What is the probative value of the 83 opinions, impressions and diagnoses of a psychiatric patient?

Ontario, Canada


The following excerpt is from Catholic Children’s Aid Society of Metropolitan Toronto v. M.M., 1981 CanLII 1975 (ON CJ):

[31] The record in this case is not yet complete but, with the above considerations in the background, I have examined the 83 documents that were tendered with a view to responding to counsel’s submissions on the possibility of a probative value beyond the limitations under section 36 of the Ontario Evidence Act. Realizing that counsel may wish to make further submissions when the record is complete, I am prepared to make some comments now with the hope of responding to numerous questions raised in argument: (1) The 83 documents tendered contain opinions, impressions and diagnoses written by 28 different doctors and 11 different nurses. This is a good argument on the grounds of necessity for considering a reasonable alternative to the calling of all 39 witnesses in court. (2) In so far as the opinions, impressions and diagnoses spanning 28 doctors, 11 nurses, 7 agencies and approximately 4 years, are consistent, there is an accumulative effect that provides an operative element of trustworthiness.
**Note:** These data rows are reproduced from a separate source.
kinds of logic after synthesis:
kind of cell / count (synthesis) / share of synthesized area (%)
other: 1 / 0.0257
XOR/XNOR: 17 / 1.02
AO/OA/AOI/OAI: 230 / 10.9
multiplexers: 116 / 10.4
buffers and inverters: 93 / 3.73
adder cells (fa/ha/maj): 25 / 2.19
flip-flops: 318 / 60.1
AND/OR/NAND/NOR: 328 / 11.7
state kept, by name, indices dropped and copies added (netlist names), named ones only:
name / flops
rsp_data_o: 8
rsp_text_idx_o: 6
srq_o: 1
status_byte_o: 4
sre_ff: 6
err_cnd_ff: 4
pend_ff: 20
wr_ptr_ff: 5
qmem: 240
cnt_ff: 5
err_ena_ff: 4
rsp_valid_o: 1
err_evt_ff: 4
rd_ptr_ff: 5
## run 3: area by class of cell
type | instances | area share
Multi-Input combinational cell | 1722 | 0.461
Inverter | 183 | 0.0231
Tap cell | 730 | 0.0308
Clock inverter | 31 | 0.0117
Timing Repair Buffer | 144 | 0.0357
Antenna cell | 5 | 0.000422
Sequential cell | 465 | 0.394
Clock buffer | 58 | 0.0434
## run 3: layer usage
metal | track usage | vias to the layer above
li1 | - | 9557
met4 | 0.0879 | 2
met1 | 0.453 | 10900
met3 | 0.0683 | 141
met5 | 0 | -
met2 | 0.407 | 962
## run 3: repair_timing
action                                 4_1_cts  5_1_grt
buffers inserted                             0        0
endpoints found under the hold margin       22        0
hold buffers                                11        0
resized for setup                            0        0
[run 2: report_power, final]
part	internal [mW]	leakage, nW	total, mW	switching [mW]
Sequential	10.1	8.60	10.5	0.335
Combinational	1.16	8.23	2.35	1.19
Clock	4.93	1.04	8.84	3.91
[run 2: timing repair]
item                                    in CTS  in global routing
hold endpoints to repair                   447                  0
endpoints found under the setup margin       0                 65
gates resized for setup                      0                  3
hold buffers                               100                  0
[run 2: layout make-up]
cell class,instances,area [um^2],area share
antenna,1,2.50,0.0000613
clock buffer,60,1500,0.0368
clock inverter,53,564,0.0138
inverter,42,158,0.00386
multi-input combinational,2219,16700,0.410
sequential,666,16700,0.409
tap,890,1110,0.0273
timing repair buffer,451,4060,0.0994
===== config.mk =====
export PLATFORM = sky130hd
export DESIGN_NAME = aip_cmd
export DESIGN_NICKNAME = d
export VERILOG_FILES = /design/src/aip_pkg.sv /design/src/aip_cmd.sv /design/src/aip_standby_timer.sv
export SDC_FILE = /design/constraint.sdc
export NUM_CORES = 1
export LEC_CHECK = 0
export BUFFER_PORTS_ARGS = -buffer_cell sky130_fd_sc_hd__buf_2
export CAP_MARGIN = 30
export CELL_PAD_IN_SITES_DETAIL_PLACEMENT = 1
export CELL_PAD_IN_SITES_GLOBAL_PLACEMENT = 2
export CORE_AREA = 2 2 141 280
export CTS_CLUSTER_SIZE = 25
export DETAILED_ROUTE_END_ITERATION = 8
export DIE_AREA = 0 0 143 282
export GPL_TIMING_DRIVEN = 0
export PLACE_DENSITY = 0.82
export SLEW_MARGIN = 40
export SYNTH_ARGS = -nofsm -noshare
export SYNTH_HDL_FRONTEND = slang
export SYNTH_SLANG_ARGS = --single-unit

===== constraint.sdc =====
create_clock -name clk -period 4.7 [get_ports clk]
set_input_delay 0.94 -clock clk [delete_from_list [all_inputs] [get_ports clk]]
set_output_delay 0.94 -clock clk [all_outputs]
set_load 0.05 [all_outputs]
At some point, a tactical onus of proof may shift to the patient to promote the notion that all of the opinions, impressions and diagnoses grew from a common root of misconceptions. (3) The professionals working in the seven agencies here are unlikely to be motivated to mislead (except, perhaps, with regard to the documents relating to involuntary admission which contain a self-serving feature that invites caution) and this is an operative element of trustworthiness. (4) Writings containing opinions, impressions or diagnoses where the author of the writings cannot be identified by name are unreliable and should be given no weight. (5) As opinions and impressions move from fairly straightforward observations such as the “blue toes” in Ares v. Venner into the more esoteric realm of psychiatry, the readiness to attach significant weight should be more restrained. (6) Having particular regard to the imperfect state of the science of psychiatry, I do not think opinions, impressions, or diagnoses of a psychiatric nature generally lend themselves well to proof through the filing of hospital records. (7) Where the source of a “history” (or parts of it) is clearly the patient herself, there is an operative element of trustworthiness when the history is tendered by the opposing party. But wherever the source is not clarified, the history is unreliable. (See Setak below).